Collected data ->
// dct_4x4_core
module dct_4x4_core (
    input          clk,
    input          reset,
    input          i_valid,
    output         i_ready,
    input  [255:0] i_data,
    output         o_valid,
    input          o_ready,
    output [255:0] o_data
);
For scale: roughly 11000 cells after synthesis, about 81000 µm² of cells after synthesis.
clock: 3.43 ns
lec_check: 0
abc_area: 1
cap_margin: 20
cell_pad_in_sites_detail_placement: 1
cell_pad_in_sites_global_placement: 3
core_margin: 2
core_utilization: 65
cts_cluster_diameter: 43
cts_cluster_size: 69
hold_slack_margin: 0.25
max_routing_layer: met4
min_routing_layer: met2
place_density_lb_addon: 0.28
setup_slack_margin: 0.34
slew_margin: 0
run.sh (not shown) runs the stock make flow with config.mk's settings and CLKGATE_MAP_FILE=.
The baseline stopped in global placement without I/O (FLW-0024).
Next try:
Settings changed: CELL_PAD_IN_SITES_DETAIL_PLACEMENT 1 to unset, CELL_PAD_IN_SITES_GLOBAL_PLACEMENT 3 to unset, CORE_UTILIZATION 65 to 71, CTS_CLUSTER_DIAMETER 43 to 220, CTS_CLUSTER_SIZE 69 to unset, HOLD_SLACK_MARGIN 0.25 to unset, MIN_ROUTING_LAYER met2 to unset, PLACE_DENSITY_LB_ADDON 0.28 to 0.05, SETUP_SLACK_MARGIN 0.34 to unset, SLEW_MARGIN 0 to 20.
Clock period 3.43 ns to 3.17 ns, I/O delays scaled along.
Result: Now the flow did not get past global routing with GRT-0116. Die size is lower by 8.4%. Synthesized area stays the same. Synthesized cell count does not change.
Next try:
Settings changed: ABC_AREA 1 to unset, CORE_UTILIZATION 71 to 9, CTS_CLUSTER_DIAMETER 220 to unset, MAX_ROUTING_LAYER met4 to unset, PLACE_DENSITY set to 0.6, PLACE_DENSITY_LB_ADDON 0.05 to unset.
Clock period 3.17 ns to 6.05 ns, I/O delays scaled along.
This time the run ran to the end with no violations.
Die size is higher to 7.3 times its value.
Synthesized area falls by about 6%.
Synthesized cell count fell by about 17%.
Next try:
Settings changed: CORE_UTILIZATION 9 to 72, PLACE_DENSITY 0.6 to 0.39.
Clock period 6.05 ns to 3.43 ns, I/O delays scaled along.
Effect: Now the flow failed in global routing (GRT-0232); synthesized cell count is unchanged; die area drops by 87%; synthesized area does not change.


## run 1
dct_4x4_core again, from the RTL that the note above started with.
make LEC_CHECK=0 CAP_MARGIN=40 CORE_MARGIN=2 CORE_UTILIZATION=72 CTS_CLUSTER_DIAMETER=140 CTS_CLUSTER_SIZE=17 HOLD_SLACK_MARGIN=0.29 MAX_ROUTING_LAYER=met5 SETUP_SLACK_MARGIN=-0.35 SLEW_MARGIN=20 finish   # period 3.45 ns
Status run 1: flow complete, layout not clean - negative setup slack
diff inputs: run 1 => run 2
Settings: removing SETUP_SLACK_MARGIN (formerly -0.35); removing CTS_CLUSTER_DIAMETER (formerly 140); setting PLACE_DENSITY to 0.6 for the first time; changing CORE_UTILIZATION from 72 to 40; removing CTS_CLUSTER_SIZE (formerly 17); changing CAP_MARGIN from 40 to 20; removing HOLD_SLACK_MARGIN (formerly 0.29); removing MAX_ROUTING_LAYER (formerly met5); changing the clock period (ns, I/O delays scaled along) from 3.45 to 4.74.
Notes after the runs:
- Summary of run 2 and run 1: one run falls short of a clean finish, namely run 1.
- Although it ran to completion, run 1 produced a layout that fails the final checks because of negative setup slack.
- For run 2, the timing endpoint of the critical path was u_dct_4x4.col_out[14][13], unlike run 1, where it was u_dct_4x4.col_out[12][12].
- Looking only at count of clock-buffer cells in the layout, and setting everything else aside, the lower value of run 2 and run 1 goes to run 1.
- The share of the clock period used by the worst path after layout of run 2 falls short of that of run 1 by 27 points.
#### Input delta (run 3 over run 2)
Settings: CTS_CLUSTER_DIAMETER: unset -> 288; PLACE_DENSITY: 0.6 -> 0.39; CORE_UTILIZATION: 40 -> 72; CTS_CLUSTER_SIZE: unset -> 98; the clock period (ns, I/O delays scaled along): 4.74 -> 3.27.
--- outcome ---
- Diff run 2 -> run 3 | final weighted congestion of routability-driven global placement | increase of about 14%
- Run 3 against run 2: synthesis area per yosys essentially unchanged; core box area decreased 0.085 mm^2.
- Sort run 3 and run 2 by die area, descending, and run 2 comes first.
- Run 3 did not run to completion, as it errored out during global routing.
- The total of flip-flops plus latches after synthesis was comparable across run 3 and run 2.
- Delta (run 3 minus run 2): width of the chip went down by 110 um, number of gates resized after cts went up by 975, number of buffers added for setup after CTS went up by 180, half-perimeter wire length after detailed placement went up by 4.3%, row count went down by 41.
- Relative to run 2, the vertical die dimension measured on run 3 has decreased by more than a quarter.
Relative to run 3, the following input files were edited for run 4:
Settings: CTS_CLUSTER_SIZE removed (was 98); CTS_CLUSTER_DIAMETER changed from 288 to 360; PLACE_DENSITY changed from 0.39 to 0.6; the clock period (ns, I/O delays scaled along) changed from 3.27 to 3.76.
==> comparison <==
On combined area of all synthesized cells, run 3 and run 4 are basically level. Placer congestion estimate in run 4 vs run 3: down about 1.9%. In run 4 the implementation completed, yet the final layout does not meet the checks, the culprit being negative setup slack. Comparing run 3 with run 4, the sequential fraction of the synthesis area came out essentially unchanged. Run 4 ends up with a total setup buffers inserted after CTS that is 155 lower than in run 3. The worst-case setup slack after placement of run 4 exceeds that of run 3 by 0.38 ns.
==> job 1807 <==
==> flow/design.v <==
`timescale 1ns / 1ps
module key_debounce #(  
   parameter	DELAY_TIME = 250_000  
)(
		input wire	clk,		
		input wire  rstn,
		input wire	key_in,		
		output reg 	press_on			
);
reg		key_in_r0;		
reg		key_in_r1;		
reg 		key_in_nedge;		
reg	[$clog2(DELAY_TIME)-1:0]delay_cnt;		
reg		delay_flag;		 
always @(posedge clk or negedge rstn)
begin
    if(rstn == 1'b0) begin
        key_in_r0 <= 1'b0	;	
        key_in_r1 <= 1'b0	;	
    end
    else begin
       key_in_r0 <= key_in;
	   key_in_r1 <= key_in_r0;
    end
end
always @(posedge clk or negedge rstn)
begin
    if(rstn == 1'b0) begin
        key_in_nedge <= 1'b0;               
    end
    else begin
        key_in_nedge <= ~key_in_r0 & key_in_r1;
    end 
end
always @(posedge clk or negedge rstn)
begin
    if(rstn == 1'b0) begin
        delay_cnt  <= 'd0;	
    end
    else begin
        if((delay_flag == 1) && (delay_cnt == DELAY_TIME - 1))
				delay_cnt <= 0;
        else if ((delay_flag == 1) && (delay_cnt < DELAY_TIME - 1))
            delay_cnt <= delay_cnt + 1;
        else  
				delay_cnt <= 0;
    end
end
always @(posedge clk or negedge rstn)
begin
    if(rstn == 1'b0) begin
	 delay_flag <= 1'b0;		 
    end
    else begin
        if(key_in_nedge) begin	 
				delay_flag <= 1'b1;	 
        end
        else if (delay_cnt == DELAY_TIME - 1) begin
            delay_flag <= 1'b0;
        end
        else
            delay_flag <= delay_flag;
    end
end
always @(posedge clk or negedge rstn)
begin
    if(rstn == 1'b0) begin
        press_on <= 1'b0;
    end
    else begin
        if((delay_cnt == DELAY_TIME - 1) && (delay_flag == 1'b1)) begin		 
		    press_on <= 1'b1;
        end
        else begin
            press_on <= 1'b0;
        end
    end
end
endmodule
`timescale 1ns / 1ps
module Display(
    input	wire	clk,   
    input   wire  rstn,
    input	wire	[3:0]  sw_in,  
    input   wire  [2:0]  press_on,
    output	wire	[1:0]  reg_ab, 
    output  wire  [7:0]  led_time,
    output	wire 	[3:0]  seg_data_1, 
	 output	wire 	[3:0]  seg_data_2 
    );
localparam COUNT_1S = 12048;  
localparam Quarter_Time = 60; 	 
localparam Quarter_Time_rest = 10;	 
wire clk1h;
reg [13:0] counter ; 
reg [13:0] Qcounter ;
reg [6:0] scorer_A ; 
reg [6:0] scorer_B ; 
reg [6:0] Quarter_Time_Down ;	 
reg [2:0] Quarter_Time_rest_Down ;  
reg [4:0] AttackT_A ; 
reg [4:0] AttackT_B; 
reg [1:0] reg_ab_reg;
reg [7:0] led_time_reg ;
reg [3:0] seg_data_1_reg;
reg [3:0] seg_data_2_reg;
reg [1:0] DownCNT;	 
reg [6:0] countA_1;	 
reg [6:0] countA_2;	 
reg [6:0] countA_3;	 
reg [6:0] countB_1;	 
reg [6:0] countB_2;	 
reg [6:0] countB_3;	 
always @(posedge clk or negedge rstn)
begin
    if(rstn == 1'b0) begin	 
       led_time_reg <= 8'b0000_0000; 
       Qcounter <= 'd0; 
	    Quarter_Time_Down <= Quarter_Time;	
		 Quarter_Time_rest_Down <= Quarter_Time_rest;
	    DownCNT <= 'd0;
    end
    else begin
        if(Qcounter == COUNT_1S - 1) begin  
            Qcounter <= 'd0;
				if(Quarter_Time_Down == 0) begin        
						if(DownCNT == 2'd3) begin
						   DownCNT <= 2'd3;
							Quarter_Time_Down <=  0;
							Quarter_Time_rest_Down <= 0;
							led_time_reg <= {led_time_reg[5:0],1'b1,1'b1}; 
						end
						else begin
							if(Quarter_Time_rest_Down == 0)begin
								DownCNT <= DownCNT + 1'b1;
								Quarter_Time_Down <=  Quarter_Time;
								Quarter_Time_rest_Down <= Quarter_Time_rest;
								led_time_reg <= {led_time_reg[5:0],1'b1,1'b1}; 
							end
							else begin
								Quarter_Time_rest_Down <= Quarter_Time_rest_Down -1'b1;
							end
						end
				 end
				 else begin
					 Quarter_Time_Down <= Quarter_Time_Down - 1'b1;
				 end
        end
        else begin
           Qcounter <= Qcounter + 1; 
        end 
    end
end 
always @(posedge clk or negedge rstn)
begin
    if(rstn == 1'b0) begin
        scorer_A <= 'd0; 
        scorer_B <= 'd0; 
		  countA_1 <= 'd0;countA_2 <= 'd0;countA_3 <= 'd0;
		  countB_1 <= 'd0;countB_2 <= 'd0;countB_3 <= 'd0;
	 end
    else begin
        case(sw_in[3:1])
            3'b011:begin  
              case(press_on)  
                3'b001: begin
                    scorer_A <= scorer_A + 1;
						  countA_1 <= countA_1 + 1;
                end 
                3'b010: begin
                    scorer_A <= scorer_A + 2;
						  countA_2 <= countA_2 + 1;
                end 
                3'b100: begin
                    scorer_A <= scorer_A + 3;
						  countA_3 <= countA_3 + 1;
					 end
                default:begin
                    scorer_A <= scorer_A; 
                end
              endcase  
            end
            3'b111:begin  
               case(press_on)
                3'b001: begin
                    scorer_B <= scorer_B + 1;
						  countB_1 <= countB_1 + 1;
                end 
                3'b010: begin
                    scorer_B <= scorer_B + 2;
						  countB_2 <= countB_2 + 1;
                end 
                3'b100: begin
                    scorer_B <= scorer_B + 3;
						  countB_3 <= countB_3 + 1;
                end
                default:begin
                    scorer_B <= scorer_B; 
                end
              endcase     
            end			 
            default:begin
                scorer_A <= scorer_A; 
                scorer_B <= scorer_B; 
            end
        endcase
    end
end
always @(posedge clk or negedge rstn)
begin
    if(rstn == 1'b0) begin
        AttackT_A <= 5'd24;
        AttackT_B <= 5'd24;
        counter <=  'd0;
    end
    else begin
        case(sw_in[3:1])
		3'b000:begin    
              if(sw_in[0] == 1'b1) begin 
                    if(counter == COUNT_1S - 1) begin  
                            counter <= 'd0;
									 if(AttackT_A == 0) begin  
                                AttackT_A <= 0 ;
                            end
                            else begin
                               AttackT_A <= AttackT_A - 1'b1;
                            end
                    end
                    else begin
                       counter <= counter + 1;
                    end
             end
             else begin   
                counter <= counter;
             end   
		end
		3'b001:begin  
              if(sw_in[0] == 1'b1) begin  
                    if(counter == COUNT_1S - 1) begin  
                            counter <= 'd0;
                            if(AttackT_B == 0) begin 
                                AttackT_B <= 0 ;
                            end
                            else begin
                               AttackT_B <= AttackT_B - 1'b1;
                            end
                    end
                    else begin
                       counter <= counter + 1;
                    end
             end
             else begin   
                counter <= counter;
             end
		end
		3'b011:begin  
           counter <=  counter;
           AttackT_A <= AttackT_A;
		     AttackT_B <= AttackT_B;
		end
		3'b111:begin  
		     counter <=  counter;
           AttackT_A <= AttackT_A;
		     AttackT_B <= AttackT_B;
		end	
		default:begin
            counter <=  'd0;
            AttackT_A <= 5'd24;
		      AttackT_B <= 5'd24;
	    end
	   endcase
    end
end
always @(posedge clk or negedge rstn)
begin
    if(rstn == 1'b0) begin
		  seg_data_1_reg <= 4'd16; 
        seg_data_2_reg <= 4'd16;
		  reg_ab_reg <= 2'b11;
    end
    else begin
        case(sw_in[3:1])
		3'b000:begin    
            seg_data_2_reg <= AttackT_A%10; 
            seg_data_1_reg <= AttackT_A/10; 
			reg_ab_reg <= 2'b10;
		end
		3'b001:begin  
            seg_data_2_reg <= AttackT_B%10;
            seg_data_1_reg <= AttackT_B/10;
			reg_ab_reg <= 2'b01;
		end
		3'b011:begin  
            seg_data_2_reg <= scorer_A%10;
            seg_data_1_reg <= scorer_A/10;
			reg_ab_reg <= 2'b10;
		end
		3'b111:begin  
				seg_data_2_reg <= scorer_B%10;
				seg_data_1_reg <= scorer_B/10;
		   reg_ab_reg <= 2'b01;
		end			 
		3'b110:begin   
				if(Quarter_Time_Down == 0)begin
					seg_data_2_reg <= Quarter_Time_rest_Down%10;
					seg_data_1_reg <= Quarter_Time_rest_Down/10;end
				else begin
					seg_data_2_reg <= Quarter_Time_Down%10;
					seg_data_1_reg <= Quarter_Time_Down/10;end
		    reg_ab_reg <= 2'b00;
		end
		3'b100:begin   
            if(scorer_A > scorer_B) begin
					seg_data_2_reg <= 4'd10;   
					seg_data_1_reg <= scorer_A-scorer_B;   
					reg_ab_reg <= 2'b10;
			   end
				else if(scorer_A < scorer_B) begin
					seg_data_2_reg <= 4'd11;   
					seg_data_1_reg <= scorer_B-scorer_A;   
					reg_ab_reg <= 2'b01;
			   end 
				else begin	 
					seg_data_2_reg <= 4'd00;  
					seg_data_1_reg <= 4'd00;   
					reg_ab_reg <= 2'b00;
				end
		end
	   3'b010:begin
		case(press_on)	 
				3'b001:begin
					seg_data_2_reg <= countA_1%10;
					seg_data_1_reg <= countA_1/10;end
				3'b010:begin
					seg_data_2_reg <= countA_2%10;
					seg_data_1_reg <= countA_2/10;end
				3'b100:begin
					seg_data_2_reg <= countA_3%10;
					seg_data_1_reg <= countA_3/10;end
				endcase
		end
		3'b101:begin
				case(press_on)
				3'b001:begin
					seg_data_2_reg <= countB_1%10;
					seg_data_1_reg <= countB_1/10;end
				3'b010:begin
					seg_data_2_reg <= countB_2%10;
					seg_data_1_reg <= countB_2/10;end
				3'b100:begin
					seg_data_2_reg <= countB_3%10;
					seg_data_1_reg <= countB_3/10;end
				endcase
		end
		default:begin  
			seg_data_2_reg <= 4'd16;
			seg_data_1_reg <= 4'd16;
			reg_ab_reg <= 2'b11;
	    end
	endcase
    end
end    
assign reg_ab = reg_ab_reg;  
assign led_time = led_time_reg;
assign seg_data_1 = seg_data_1_reg;
assign seg_data_2 = seg_data_2_reg;
endmodule
`timescale 1ns / 1ps
module segment(
    input  [3:0] seg_data_1,
    input  [3:0] seg_data_2,
    output [8:0] seg_led_1,
    output [8:0] seg_led_2
);
function [8:0] seg;
    input [3:0] d;
    begin
        case (d)
            4'd0:  seg = 9'h3f;
            4'd1:  seg = 9'h06;
            4'd2:  seg = 9'h5b;
            4'd3:  seg = 9'h4f;
            4'd4:  seg = 9'h66;
            4'd5:  seg = 9'h6d;
            4'd6:  seg = 9'h7d;
            4'd7:  seg = 9'h07;
            4'd8:  seg = 9'h7f;
            4'd9:  seg = 9'h6f;
            4'd10: seg = 9'h77;  
            4'd11: seg = 9'h7c;  
            4'd12: seg = 9'h39;
            4'd13: seg = 9'h5e;
            4'd14: seg = 9'h79;
            default: seg = 9'h71;
        endcase
    end
endfunction
assign seg_led_1 = seg(seg_data_1);
assign seg_led_2 = seg(seg_data_2);
endmodule
`timescale 1ns / 1ps
module BallCompetition(
    input	wire clk,					 
    input   wire rstn,					 
    input	wire	[3:0]  sw_in,  	 
    input   wire  [2:0]  key_in,		 
    output	wire	[1:0]  reg_ab,  	 
    output  wire  [7:0]  led_time,	 
    output  [8:0]  seg_led_1,			 
	 output  [8:0]  seg_led_2			 
);
	localparam DelayTime = 250;   
   wire [2:0]	press_on;				 
	wire [3:0] seg_data_1;				 
	wire [3:0] seg_data_2;				 
    key_debounce	 
    #(.DELAY_TIME  (DelayTime))  
    key0
    (
		.clk(clk),		            
      .rstn(rstn),
      .key_in(key_in[0]),		
      .press_on(press_on[0])	       
    );
    key_debounce
    #(.DELAY_TIME  (DelayTime))  
    key1
    (
      .clk(clk),		           
      .rstn(rstn),
      .key_in(key_in[1]),		
      .press_on(press_on[1])	       
    );
    key_debounce
    #(.DELAY_TIME  (DelayTime))  
    key2
    (
      .clk(clk),		            
      .rstn(rstn),
      .key_in(key_in[2]),		
      .press_on(press_on[2])	      
    ); 
    Display u_Display(
      .clk(clk),  
      .rstn(rstn),
      .sw_in(sw_in),  
      .press_on(press_on),
      .reg_ab(reg_ab), 
      .led_time(led_time),
      .seg_data_1(seg_data_1),  
      .seg_data_2(seg_data_2)      
    );
    segment u_segment(
   .seg_data_1  (seg_data_1),	
	.seg_data_2  (seg_data_2),		
	.seg_led_1   (seg_led_1),		
	.seg_led_2	 (seg_led_2)
    );
endmodule
==> flow/run.sh <==
#!/bin/bash
# the make line also repeats each setting of config.mk as NAME=value (left out here)
make -C /OpenROAD-flow-scripts/flow DESIGN_CONFIG=/design/flow/config.mk WORK_HOME=/design/flow/orfs CLKGATE_MAP_FILE= finish
==> flow/config.mk <==
export PLATFORM = sky130hd
export DESIGN_NAME = BallCompetition
export DESIGN_NICKNAME = BallCompetition
export VERILOG_FILES = /design/flow/design.v
export SDC_FILE = /design/flow/constraint.sdc
export NUM_CORES = 4
export LEC_CHECK = 0
export ABC_AREA = 1
export CAP_MARGIN = 40
export CORE_MARGIN = 2
export CORE_UTILIZATION = 72
export CTS_CLUSTER_DIAMETER = 400
export CTS_CLUSTER_SIZE = 97
export SLEW_MARGIN = 20
==> flow/constraint.sdc <==
create_clock -name core_clock -period 4.42 [get_ports {clk}]
set_input_delay 0.8840 -clock core_clock [delete_from_list [all_inputs] [get_ports {clk}]]
set_output_delay 0.8840 -clock core_clock [all_outputs]
set_load 0.01 [all_outputs]
==> job 4574 (differences from job 1807) <==
--- a/flow/config.mk
+++ b/flow/config.mk
@@ -7,8 +7,6 @@
 export LEC_CHECK = 0
 export ABC_AREA = 1
-export CAP_MARGIN = 40
+export CAP_MARGIN = 20
 export CORE_MARGIN = 2
-export CORE_UTILIZATION = 72
-export CTS_CLUSTER_DIAMETER = 400
-export CTS_CLUSTER_SIZE = 97
-export SLEW_MARGIN = 20
+export CORE_UTILIZATION = 66
+export SLEW_MARGIN = 5
==> flow/constraint.sdc (replaced) <==
create_clock -name core_clock -period 5.51 [get_ports {clk}]
set_input_delay 1.1020 -clock core_clock [delete_from_list [all_inputs] [get_ports {clk}]]
set_output_delay 1.1020 -clock core_clock [all_outputs]
set_load 0.01 [all_outputs]
==> results <==
Of job 4574 and job 1807, job 1807 has the higher clock power (gap 24%, measured against job 1807).
Job 1807 finished but fails on negative setup slack. Job 4574 produced a clean layout.
In job 1807 the core utilization is higher than in job 4574, by 15 points.
Against job 4574, the total power of job 1807 is larger by about 40%.
Synthesized area is the same in job 1807 and job 4574.

* * *

==> 03-15 <==
RTL: the design.v shown in full above, as it stands there.
Settings: LEC_CHECK=0, ABC_AREA=1, CAP_MARGIN=20, CORE_MARGIN=2, CORE_UTILIZATION=72, CTS_CLUSTER_DIAMETER=388, CTS_CLUSTER_SIZE=100, PLACE_DENSITY=0.39, SETUP_SLACK_MARGIN=1.53, SLEW_MARGIN=20, TNS_END_PERCENT=10; clock period 6.3 ns.
run.sh (not shown) runs the stock make flow with config.mk's settings and CLKGATE_MAP_FILE=.
==> 12-03 (differences from 03-15) <==
- CORE_ASPECT_RATIO: not set -> 1.97
- CTS_CLUSTER_DIAMETER: 388 -> 395
- PLACE_DENSITY: 0.39 -> not set
- PLACE_DENSITY_LB_ADDON: not set -> 0.04
- SETUP_SLACK_MARGIN: 1.53 -> 1.29
- TNS_END_PERCENT: 10 -> 5
==> flow/constraint.sdc (replaced) <==
create_clock -name core_clock -period 4.38 [get_ports {clk}]
set_input_delay 0.8760 -clock core_clock [delete_from_list [all_inputs] [get_ports {clk}]]
set_output_delay 0.8760 -clock core_clock [all_outputs]
set_load 0.01 [all_outputs]
==> comparison table <==
Run status: 12-03 did not finish; 03-15 no timing/DRC/antenna violations
Last stage reached: 12-03 global routing; 03-15 -
Effective utilization at floorplan: 12-03 72.8%; 03-15 73.7%
Post-synthesis cell area: 12-03 0.0112 sq mm; 03-15 0.0112 sq mm
Core Box Area: 12-03 0.0154 sq mm; 03-15 0.0152 sq mm
Cell row count: 12-03 64; 03-15 45
Post-place setup slack: 12-03 -0.866 ns; 03-15 0.105 ns
Die extent in x: 12-03 92.9 microns; 03-15 129 microns
Synthesized flop and latch total: 12-03 159; 03-15 159
Resize count post-CTS: 12-03 82; 03-15 68
Number of buffers on the longest clock path: 12-03 2; 03-15 2
Chip footprint: 12-03 0.0166 sq mm; 03-15 0.0166 sq mm
Gp weighted congestion: 12-03 1.08; 03-15 1.01
Placed wire-length estimate: 12-03 24400 microns; 03-15 21400 microns
Post-Place Cell Area: 12-03 0.0128 sq mm; 03-15 0.0116 sq mm
Buffers inserted during post-CTS setup optimization: 12-03 26; 03-15 27
Count of placed standard cells including taps: 12-03 1878; 03-15 1728
Die span in y: 12-03 179 microns; 03-15 129 microns
Xor and xnor area share after synthesis: 12-03 5.79%; 03-15 5.79%
Number of cell instances after yosys synthesis: 12-03 1521; 03-15 1521
Power and IR drop assume default switching activity.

Task objective ->
Going back over the entries above, copy word for word every line from the one that has "-export SLEW_MARGIN = 20" on through the one that has "Against job 4574, the".

Answer to this problem ->
-export SLEW_MARGIN = 20
+export CORE_UTILIZATION = 66
+export SLEW_MARGIN = 5
==> flow/constraint.sdc (replaced) <==
create_clock -name core_clock -period 5.51 [get_ports {clk}]
set_input_delay 1.1020 -clock core_clock [delete_from_list [all_inputs] [get_ports {clk}]]
set_output_delay 1.1020 -clock core_clock [all_outputs]
set_load 0.01 [all_outputs]
==> results <==
Of job 4574 and job 1807, job 1807 has the higher clock power (gap 24%, measured against job 1807).
Job 1807 finished but fails on negative setup slack. Job 4574 produced a clean layout.
In job 1807 the core utilization is higher than in job 4574, by 15 points.
Against job 4574, the total power of job 1807 is larger by about 40%.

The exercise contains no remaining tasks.